La novela larga con que da comienzo el libro es la historia de un poeta loco de mediados del siglo XIX. Tiene miedo a no saber pintar, a que su maestro lo desprecie, y está enamorado, con un platonismo delirante, de la hija de su patrona. Como a Oblómov, el héroe de Iván Goncharov, le cuesta levantarse de la cama, vive preso de sus pensamientos en forma de bucle, todo se lo repite unas cuantas veces, la mayor parte de ellas literalmente, como si necesitara pisar de forma repetida en el mismo suelo antes de plantar el pie, antes de plantar el pensamiento. Su lectura me recordaba a aquel minimalismo repetitivo de los Maertens, Nyman o Gass que tan de moda estaba, todavía, a mediados de los 90, la época en la que Fosse escribió este libro. Se trataba de una constante repetición de frases con levísimas variaciones entre cada una de sus ejecuciones yuxtapuestas, y un regreso permanente a otras frases ya dichas sobre las que se vuelve a ensayar el periodo repetitivo. Así eran muchas piezas de estos músicos y así es, en este libro (en esta primera novela larga, sobre todo), la prosa de Jon Fosse. 

Esa forma de escribir está justificada porque la historia se cuenta en primera persona y el protagonista, el pintor Lars Hertervig, está loco perdido. Sus pocos paisajes mentales son el traje de color terciopelo lila con el que viajó de su pueblo noruego a Alemania para hacerse un gran pintor, pero también los celos que le inspira el tío de su amada Helene, al que se imagina sobándola con sonrisa babosa y que se aparece en la puerta de la habitación de Lars para decirle que se vaya, en escenas cuyos elementos decriptivos recuerdan a las del padre de Gregorio Samsa; pero sobre todo vive sumergido en la paranoia de que él, Lars, sí sabe pintar pero los otros, casi todos, no saben, a pesar de lo cual se mofan de él y lo sablean.
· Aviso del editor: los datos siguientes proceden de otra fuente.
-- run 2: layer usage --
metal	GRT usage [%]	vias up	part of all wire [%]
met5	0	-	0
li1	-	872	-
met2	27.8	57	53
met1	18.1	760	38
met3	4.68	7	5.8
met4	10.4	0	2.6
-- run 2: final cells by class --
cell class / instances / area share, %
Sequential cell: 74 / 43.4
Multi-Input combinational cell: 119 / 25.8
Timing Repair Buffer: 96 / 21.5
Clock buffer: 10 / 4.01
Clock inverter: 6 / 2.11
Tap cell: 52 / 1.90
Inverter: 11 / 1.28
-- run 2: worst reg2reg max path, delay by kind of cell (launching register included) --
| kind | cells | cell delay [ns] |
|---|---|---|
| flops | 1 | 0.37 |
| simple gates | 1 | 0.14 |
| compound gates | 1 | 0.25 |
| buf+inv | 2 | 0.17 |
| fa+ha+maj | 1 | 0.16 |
$ cat src/hk_defines.svh
// Purpose: Offsets, reset values, field positions and timing counts of the register bank
// Assumes: Byte addressing, 16-bit registers at even/odd address pairs
// Notes: Definitions only
`ifndef HK_DEFINES_SVH
`define HK_DEFINES_SVH
`define HK_ADDR_PAGE_LO 7'h00
`define HK_ADDR_PAGE_HI 7'h01
`define HK_ADDR_TEMP_LO 7'h02
`define HK_ADDR_TEMP_HI 7'h03
`define HK_ADDR_SUPPLY_LO 7'h04
`define HK_ADDR_SUPPLY_HI 7'h05
`define HK_ADDR_AVG_LO 7'h06
`define HK_ADDR_AVG_HI 7'h07
`define HK_PAGE_RESET 16'h0000
`define HK_MEAS_RESET 16'h8000
`define HK_AVG_RESET 16'h0108
`define HK_PAGE_MAX 16'h0006
`define HK_SUPPLY_MSB 11
`define HK_SAMPLES 13'h1000
`define HK_COUNT_ONE 8'h01
`define HK_SPI_WRITE_BIT 15
`endif

$ cat src/hk_pkg.sv
// Purpose: Types shared by the housekeeping register bank
// Assumes: hk_defines.svh holds the numeric constants
// Notes: Types only
package hk_pkg;
  typedef struct packed {
    logic valid;
    logic write;
    logic [6:0] addr;
    logic [7:0] data;
  } spi_cmd_t;
  typedef struct packed {
    logic [11:0] supply;
    logic [15:0] temp;
  } meas_t;
  typedef enum logic [1:0] {
    AVG_IDLE = 2'b00,
    AVG_CAPTURE = 2'b01,
    AVG_MEASURE = 2'b10,
    AVG_FINISH = 2'b11
  } avg_state_t;
endpackage : hk_pkg

$ cat src/hk_accum.sv
// Purpose: Running accumulator for one measurement channel
// Assumes: At most 255 addends
// Notes: Width grows by eight bits over the sample
`timescale 1ns/1ps
`default_nettype none
module hk_accum #(
  parameter int W = 16
) (
  input wire logic clk_i,
  input wire logic reset_i,
  input wire logic clear_i,
  input wire logic add_i,
  input wire logic [W-1:0] value_i,
  output logic [W+7:0] sum_o
);
  logic [W+7:0] sum_reg;
  logic [W+7:0] sum_next;
  always_comb begin
    sum_next = sum_reg;
    if (clear_i) begin
      sum_next = '0;
    end else if (add_i) begin
      sum_next = sum_reg + {8'h00, value_i};
    end
  end
  always_ff @(posedge clk_i) begin
    if (reset_i) begin
      sum_reg <= '0;
    end else begin
      sum_reg <= sum_next;
    end
  end
  assign sum_o = sum_reg;
endmodule : hk_accum
`default_nettype wire

$ cat src/hk_regs.sv
// Purpose: Paged register bank with temperature, supply and low-rate averaging control
// Assumes: SPI framing decoded upstream into byte commands on CLK_I
// Notes: Measurement and sample strobes come from logic on the same clock
//
// How it works
// - Seven pages 0..6 exist; page 0 holds these registers, pages 1..6 coefficient banks.
// - The page select register sits at bytes 0x00/0x01 of every page and resets to 0x0000.
// - After a page number is written, later writes go to that page.
// - Temperature at 0x02/0x03 of page 0 updates at the end of each capture.
// - Temperature code is (T - 460 C)/(-0.46 C), produced by the sensor front end.
// - Temperature reads 0x8000 until the first capture completes, supply until the first record of the first capture is measured.
// - Supply at 0x04/0x05 of page 0 updates after the first acquisition of each capture, and with the average at its end if count > 1.
// - Supply carries 12 bits of 3.22 mV counts; once measured, the upper four bits read zero.
// - The low-rate averaging register is read/write and resets to 0x0108.
// - Bits 15:8 count records for rate one, bits 7:0 for rate zero, range 1..255.
// - Averaging captures 4096 samples, transforms and accumulates until the count is met.
// - Supply and temperature are measured after each acquisition and accumulated.
// - Writing the page select only redirects access; stored values stay.
`timescale 1ns/1ps
`default_nettype none
`include "hk_defines.svh"
module hk_regs (
  input wire logic CLK_I, // 250 MHz clock
  input wire logic RESET_I, // Synchronous reset, active high
  input wire hk_pkg::spi_cmd_t CMD_I, // Decoded byte command
  output logic [7:0] RDATA_O, // Read byte, registered
  output logic [15:0] PAGE_O, // Current page
  output logic COEF_WE_O, // Coefficient byte write to pages 1..6
  output logic [7:0] COEF_ADDR_O, // Coefficient byte address
  output logic [7:0] COEF_DATA_O, // Coefficient byte data
  input wire logic START_I, // Capture request pulse
  input wire logic RATE_ONE_I, // Rate setting one selected, else zero
  input wire logic SPECTRAL_I, // Spectral modes, else time capture
  input wire logic SAMPLE_I, // One sample acquired
  input wire logic MEAS_VALID_I, // Measurement ready pulse
  input wire hk_pkg::meas_t MEAS_I, // Measured supply and temperature
  output logic XFORM_O, // Transform and accumulate pulse
  output logic BUSY_O, // Capture in progress
  output logic DONE_O, // Capture complete pulse
  output logic [7:0] RECORDS_O // Records accumulated so far
);
  import hk_pkg::*;

  logic [15:0] page_reg, page_next;
  logic [15:0] temp_reg, temp_next;
  logic [15:0] supply_reg, supply_next;
  logic [15:0] avg_reg, avg_next;
  logic [7:0] rdata_reg, rdata_next;
  logic cwe_reg, cwe_next;
  logic [7:0] caddr_reg, caddr_next, cdata_reg, cdata_next;
  avg_state_t state_reg, state_next;
  logic [12:0] samp_reg, samp_next;
  logic [7:0] rec_reg, rec_next, target_reg, target_next;
  logic done_reg, done_next, xform_reg, xform_next;
  logic acc_clear, acc_add;
  logic [23:0] temp_sum;
  logic [19:0] supply_sum;
  logic wr, on_page0;

  assign wr = CMD_I.valid && CMD_I.write;
  assign on_page0 = (page_reg == `HK_PAGE_RESET);

  // Register writes and reads
  always_comb begin
    page_next = page_reg;
    avg_next = avg_reg;
    cwe_next = 1'b0;
    caddr_next = caddr_reg;
    cdata_next = cdata_reg;
    rdata_next = rdata_reg;
    if (wr) begin
      if (CMD_I.addr == `HK_ADDR_PAGE_LO) begin
        page_next = {page_reg[15:8], CMD_I.data};
      end else if (CMD_I.addr == `HK_ADDR_PAGE_HI) begin
        page_next = {CMD_I.data, page_reg[7:0]};
      end else if (on_page0) begin
        if (CMD_I.addr == `HK_ADDR_AVG_LO) begin
          avg_next = {avg_reg[15:8], CMD_I.data};
        end else if (CMD_I.addr == `HK_ADDR_AVG_HI) begin
          avg_next = {CMD_I.data, avg_reg[7:0]};
        end
        // Temperature and supply addresses fall through untouched
      end else if (page_reg <= `HK_PAGE_MAX) begin
        cwe_next = 1'b1;
        caddr_next = {1'b0, CMD_I.addr};
        cdata_next = CMD_I.data;
      end
    end
    if (CMD_I.valid && !CMD_I.write) begin
      case (CMD_I.addr)
        `HK_ADDR_PAGE_LO: rdata_next = page_reg[7:0];
        `HK_ADDR_PAGE_HI: rdata_next = page_reg[15:8];
        `HK_ADDR_TEMP_LO: rdata_next = on_page0 ? temp_reg[7:0] : 8'h00;
        `HK_ADDR_TEMP_HI: rdata_next = on_page0 ? temp_reg[15:8] : 8'h00;
        `HK_ADDR_SUPPLY_LO: rdata_next = on_page0 ? supply_reg[7:0] : 8'h00;
        `HK_ADDR_SUPPLY_HI: rdata_next = on_page0 ? supply_reg[15:8] : 8'h00;
        `HK_ADDR_AVG_LO: rdata_next = on_page0 ? avg_reg[7:0] : 8'h00;
        `HK_ADDR_AVG_HI: rdata_next = on_page0 ? avg_reg[15:8] : 8'h00;
        default: rdata_next = 8'h00;
      endcase
    end
  end

  always_ff @(posedge CLK_I) begin
    if (RESET_I) begin
      page_reg <= `HK_PAGE_RESET;
      avg_reg <= `HK_AVG_RESET;
      rdata_reg <= 8'h00;
      cwe_reg <= 1'b0;
      caddr_reg <= 8'h00;
      cdata_reg <= 8'h00;
    end else begin
      page_reg <= page_next;
      avg_reg <= avg_next;
      rdata_reg <= rdata_next;
      cwe_reg <= cwe_next;
      caddr_reg <= caddr_next;
      cdata_reg <= cdata_next;
    end
  end

  hk_accum #(.W(16)) u_temp_acc (
    .clk_i(CLK_I),
    .reset_i(RESET_I),
    .clear_i(acc_clear),
    .add_i(acc_add),
    .value_i(MEAS_I.temp),
    .sum_o(temp_sum)
  );
  hk_accum #(.W(12)) u_supply_acc (
    .clk_i(CLK_I),
    .reset_i(RESET_I),
    .clear_i(acc_clear),
    .add_i(acc_add),
    .value_i(MEAS_I.supply),
    .sum_o(supply_sum)
  );

  // Capture and averaging sequence
  always_comb begin
    state_next = state_reg;
    samp_next = samp_reg;
    rec_next = rec_reg;
    target_next = target_reg;
    temp_next = temp_reg;
    supply_next = supply_reg;
    done_next = 1'b0;
    xform_next = 1'b0;
    acc_clear = 1'b0;
    acc_add = 1'b0;
    case (state_reg)
      AVG_IDLE: begin
        if (START_I) begin
          acc_clear = 1'b1;
          samp_next = 13'h0000;
          rec_next = 8'h00;
          // Zero count treated as one record
          target_next = RATE_ONE_I ? avg_reg[15:8] : avg_reg[7:0];
          if (!SPECTRAL_I || target_next == 8'h00) begin
            target_next = `HK_COUNT_ONE;
          end
          state_next = AVG_CAPTURE;
        end
      end
      AVG_CAPTURE: begin
        if (SAMPLE_I) begin
          samp_next = samp_reg + 13'h0001;
          if (samp_next == `HK_SAMPLES) begin
            state_next = AVG_MEASURE;
            xform_next = SPECTRAL_I;
          end
        end
      end
      AVG_MEASURE: begin
        if (MEAS_VALID_I) begin
          acc_add = 1'b1;
          if (rec_reg == 8'h00) begin
            supply_next = {4'h0, MEAS_I.supply[`HK_SUPPLY_MSB:0]};
          end
          rec_next = rec_reg + 8'h01;
          samp_next = 13'h0000;
          state_next = (rec_next == target_reg) ? AVG_FINISH : AVG_CAPTURE;
        end
      end
      AVG_FINISH: begin
        temp_next = 16'((temp_sum / {16'h0000, target_reg}));
        if (target_reg != `HK_COUNT_ONE) begin
          supply_next = {4'h0, 12'((supply_sum / {12'h000, target_reg}))};
        end
        done_next = 1'b1;
        state_next = AVG_IDLE;
      end
      default: state_next = AVG_IDLE;
    endcase
  end

  always_ff @(posedge CLK_I) begin
    if (RESET_I) begin
      state_reg <= AVG_IDLE;
      samp_reg <= 13'h0000;
      rec_reg <= 8'h00;
      target_reg <= `HK_COUNT_ONE;
      temp_reg <= `HK_MEAS_RESET;
      supply_reg <= `HK_MEAS_RESET;
      done_reg <= 1'b0;
      xform_reg <= 1'b0;
    end else begin
      state_reg <= state_next;
      samp_reg <= samp_next;
      rec_reg <= rec_next;
      target_reg <= target_next;
      temp_reg <= temp_next;
      supply_reg <= supply_next;
      done_reg <= done_next;
      xform_reg <= xform_next;
    end
  end

  assign RDATA_O = rdata_reg;
  assign PAGE_O = page_reg;
  assign COEF_WE_O = cwe_reg;
  assign COEF_ADDR_O = caddr_reg;
  assign COEF_DATA_O = cdata_reg;
  assign XFORM_O = xform_reg;
  assign BUSY_O = (state_reg != AVG_IDLE);
  assign DONE_O = done_reg;
  assign RECORDS_O = rec_reg;

  property p_page_write;
    @(posedge CLK_I) disable iff (RESET_I)
    (wr && CMD_I.addr == `HK_ADDR_PAGE_LO) |=> (page_reg[7:0] == $past(CMD_I.data));
  endproperty
  a_page_write: assert property (p_page_write) else $error("page low byte not stored");

  property p_avg_keep_on_page;
    @(posedge CLK_I) disable iff (RESET_I)
    (wr && !on_page0) |=> (avg_reg == $past(avg_reg));
  endproperty
  a_avg_keep_on_page: assert property (p_avg_keep_on_page) else $error("avg changed off page 0");

  property p_coef_route;
    @(posedge CLK_I) disable iff (RESET_I)
    (wr && !on_page0 && page_reg <= `HK_PAGE_MAX && CMD_I.addr > `HK_ADDR_PAGE_HI)
      |=> COEF_WE_O;
  endproperty
  a_coef_route: assert property (p_coef_route) else $error("coefficient write lost");

  property p_temp_only_at_done;
    @(posedge CLK_I) disable iff (RESET_I)
    (temp_reg != $past(temp_reg)) |-> DONE_O;
  endproperty
  a_temp_only_at_done: assert property (p_temp_only_at_done) else $error("temp moved");

  property p_ro_ignored;
    @(posedge CLK_I) disable iff (RESET_I)
    (wr && on_page0 && !BUSY_O && (CMD_I.addr >= `HK_ADDR_TEMP_LO &&
      CMD_I.addr <= `HK_ADDR_SUPPLY_HI)) |=> $stable(temp_reg) && $stable(supply_reg);
  endproperty
  a_ro_ignored: assert property (p_ro_ignored) else $error("read-only register written");

  property p_supply_top_zero;
    @(posedge CLK_I) disable iff (RESET_I)
    (supply_reg != `HK_MEAS_RESET) |-> (supply_reg[15:12] == 4'h0);
  endproperty
  a_supply_top_zero: assert property (p_supply_top_zero) else $error("supply top bits set");

  property p_rec_bound;
    @(posedge CLK_I) disable iff (RESET_I)
    BUSY_O |-> (rec_reg <= target_reg);
  endproperty
  a_rec_bound: assert property (p_rec_bound) else $error("record count overrun");

  property p_meas_accum;
    @(posedge CLK_I) disable iff (RESET_I)
    (state_reg == AVG_MEASURE && MEAS_VALID_I) |=> (rec_reg == $past(rec_reg) + 8'h01);
  endproperty
  a_meas_accum: assert property (p_meas_accum) else $error("record not counted");

  property p_page_no_side;
    @(posedge CLK_I) disable iff (RESET_I)
    (wr && CMD_I.addr == `HK_ADDR_PAGE_HI) |=> $stable(avg_reg);
  endproperty
  a_page_no_side: assert property (p_page_no_side) else $error("page write altered data");

  property p_supply_at_start;
    @(posedge CLK_I) disable iff (RESET_I)
    (state_reg == AVG_MEASURE && MEAS_VALID_I && rec_reg == 8'h00) |=>
      (supply_reg == {4'h0, $past(MEAS_I.supply)});
  endproperty
  a_supply_at_start: assert property (p_supply_at_start) else $error("supply missed");

  property p_busy_on_start;
    @(posedge CLK_I) disable iff (RESET_I)
    (!BUSY_O && START_I) |=> BUSY_O;
  endproperty
  a_busy_on_start: assert property (p_busy_on_start) else $error("capture not started");

  c_done: cover property (@(posedge CLK_I) disable iff (RESET_I) DONE_O);
  c_multi: cover property (@(posedge CLK_I) disable iff (RESET_I) DONE_O && target_reg > 8'h01);
  c_coef: cover property (@(posedge CLK_I) disable iff (RESET_I) COEF_WE_O);
  c_time: cover property (@(posedge CLK_I) disable iff (RESET_I) DONE_O && !SPECTRAL_I);
endmodule : hk_regs
`default_nettype wire

$ cat config.mk
export PLATFORM = sky130hd
export DESIGN_NAME = hk_regs
export DESIGN_NICKNAME = d
export VERILOG_FILES = /design/src/hk_pkg.sv /design/src/hk_accum.sv /design/src/hk_regs.sv
export VERILOG_INCLUDE_DIRS = /design/src
export SDC_FILE = /design/constraint.sdc
export NUM_CORES = 1
export LEC_CHECK = 0
export ABC_AREA = 1
export CORE_ASPECT_RATIO = 1.2
export CORE_MARGIN = 2
export CORE_UTILIZATION = 50
export CTS_BUF_LIST = sky130_fd_sc_hd__clkbuf_16
export DETAILED_ROUTE_END_ITERATION = 8
export DONT_BUFFER_PORTS = 1
export PLACE_DENSITY = 0.73
export SKIP_LAST_GASP = 1
export SLEW_MARGIN = 30
export SYNTH_ARGS = -nofsm -noshare
export SYNTH_HDL_FRONTEND = slang
export SYNTH_HIERARCHICAL = 1
export SYNTH_SLANG_ARGS = --single-unit
$ cat constraint.sdc
create_clock -name CLK_I -period 112.7 [get_ports CLK_I]
set_input_delay 5.635 -clock CLK_I [delete_from_list [all_inputs] [get_ports CLK_I]]
set_output_delay 5.635 -clock CLK_I [all_outputs]
set_load 0.02 [all_outputs]
## Yosys cells after proc, flatten, opt, wreduce, memory -nomap -nowiden

Index checks and enable logic that the tools add are counted.

| operators by class | value |
|---|---|
| divide/modulo/power cells | 2 |
| $add $sub $neg | 4 |
| bitwise operators | 8 |
| reduce and logical (&&, ||, !) cells | 27 |
| mux-type cells | 34 |
| equal/unequal tests | 19 |
| order comparisons | 1 |

Operators by type and width:

| cell | number |
|---|---|
| 8-bit 2-to-1 mux | 12 |
| 8-bit case mux with 8 select lines | 1 |
| 16-bit 2-to-1 mux | 3 |
| 13-bit 2-to-1 mux | 3 |
| 13-bit case mux with 3 select lines | 1 |
| 16-bit case mux with 2 select lines | 1 |
| 7-bit by 3-bit == test with 1-bit output, second input constant | 4 |
| 24-bit by 16-bit adder with 24-bit output | 1 |
| 24-bit by 8-bit divider with 24-bit output | 1 |
| 20-bit by 12-bit adder with 20-bit output | 1 |
| 20-bit by 8-bit divider with 20-bit output | 1 |
| 16-bit by 3-bit <= comparator with 1-bit output, second input constant | 1 |
| 16-bit zero test | 1 |
| 8-bit zero test | 2 |
| 8-bit case mux with 2 select lines | 1 |
| 7-bit by 2-bit == test with 1-bit output, second input constant | 2 |
| 13-bit by 1-bit adder with 13-bit output, second input constant | 1 |
| 13-bit == test, second input constant | 1 |
| 2-bit inequality test, second input constant | 6 |
| 4-bit AND reduction | 3 |
| 2-bit 2-to-1 mux | 5 |
| 5-bit AND reduction | 2 |
| 8-bit by 1-bit adder with 8-bit output, second input constant | 1 |
| 8-bit == test | 1 |
| other kinds (20) | 39 |

| word-level totals | value |
|---|---|
| flip-flop bits (word level) | 165 |
| input port bits | 52 |

## Logic depth before layout (Yosys ltp)

| depth | value |
|---|---|
| depth in word-level cells | 5 |
| mapped depth | 341 |
| depth with buffers taken out | 322 |

## Hierarchy

The synthesis kept the hierarchy.

By module, submodules not included:

| module | seq. area each (um^2) | cells each | area an instance (um^2) | times used |
|---|---|---|---|---|
| hk_regs | 2,362.3 | 4,261 | 25,882.3 | 1 |
| hk_accum (u_temp_acc) | 480.5 | 358 | 2,090.8 | 1 |
| hk_accum (u_supply_acc) | 400.4 | 276 | 1,629.1 | 1 |

## Worst setup path after synthesis

No wires, ideal clock.

| timing path | value |
|---|---|
| path kind | register to register |
| from | register target_reg[0] |
| to | register temp_reg[0] |
| slack | 67.398 ns |
| library setup time | 0.119 ns |
| data required time | 112.581 ns |
| arrival | 45.182 ns |
| cell stages (with the launch flop) | 327 |
| path through | dfxtp_1 > inv_1 > ha_1 > o21ai_0 > o21bai_1 > nand2_1 > inv_1 > ha_1 > o21ai_0 > nand2_1 > nand2_2 > or2_1 > nand2_1 > inv_1 > ha_1 > nand2_1 > nand2_1 > nand2_2 > [291 not listed] > clkinv_2 > buf_4 > nand2_1 > o21ai_1 > ha_1 > a21boi_0 > o21a_1 > o21ai_0 > nand2_1 > a21oi_1 > o21bai_1 > a21o_2 > a211oi_1 > nand2_1 > nor2_2 > nand3_1 > nor2_1 > a21oi_1 |

| on the way | value |
|---|---|
| word-level cells in the longest chain between the ends | 1 |

Ends and longest elaborated chain:

| what | RTL line | RTL |
|---|---|---|
| start, declared | hk_regs.sv:53 | `logic [7:0] rec_reg, rec_next, target_reg, target_next;` |
| start signal, assigned | hk_regs.sv:202 | `` target_reg <= `HK_COUNT_ONE; `` |
| start signal, assigned | hk_regs.sv:211 | `target_reg <= target_next;` |
| 24-bit by 8-bit divider with 24-bit output | hk_regs.sv:186 | `temp_next = 16'((temp_sum / {16'h0000, target_reg}));` |
| end signal, assigned | hk_regs.sv:203 | `` temp_reg <= `HK_MEAS_RESET; `` |
| end signal, assigned | hk_regs.sv:212 | `temp_reg <= temp_next;` |
| end, declared | hk_regs.sv:45 | `logic [15:0] temp_reg, temp_next;` |

No other way between the ends.
A chain may end at the register's enable or synchronous reset.

## Final worst setup path

Ends and elaborated chain as after synthesis.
La escena en la que Lars, por fin, «entre sus dos maletas», acude al café de los artistas y allí lo embroman y se ríen de él y le hacen círculo como en las pesadillas y lo engañan diciéndole que su amada Helene lo espera al fondo del café, es ya un grado de repetición que va de lo hipnótico a lo desesperante, que es lo que solía suceder con aquellos músicos minimalistas, pero en este caso con la obligación añadida de que todo sea invariablemente desolador. El recuerdo de Poe, que ya nos vino a visitar en Mañana y tarde, es aquí un constante ritornelo. La realidad más inmediata es para Lars también la más inasible, lo más persistente es lo más cruel. Lars debe salir de un laberinto mínimo que lo está mortificando, pero su manera simple y espiral de ver el mundo resulta convincente, es decir, no sería de extrañar que la mente de alguien abatido por la obsesión funcionara de esa forma tan ingenua y machacona, encadenada a las mismas percepciones entre reales y fantasmales.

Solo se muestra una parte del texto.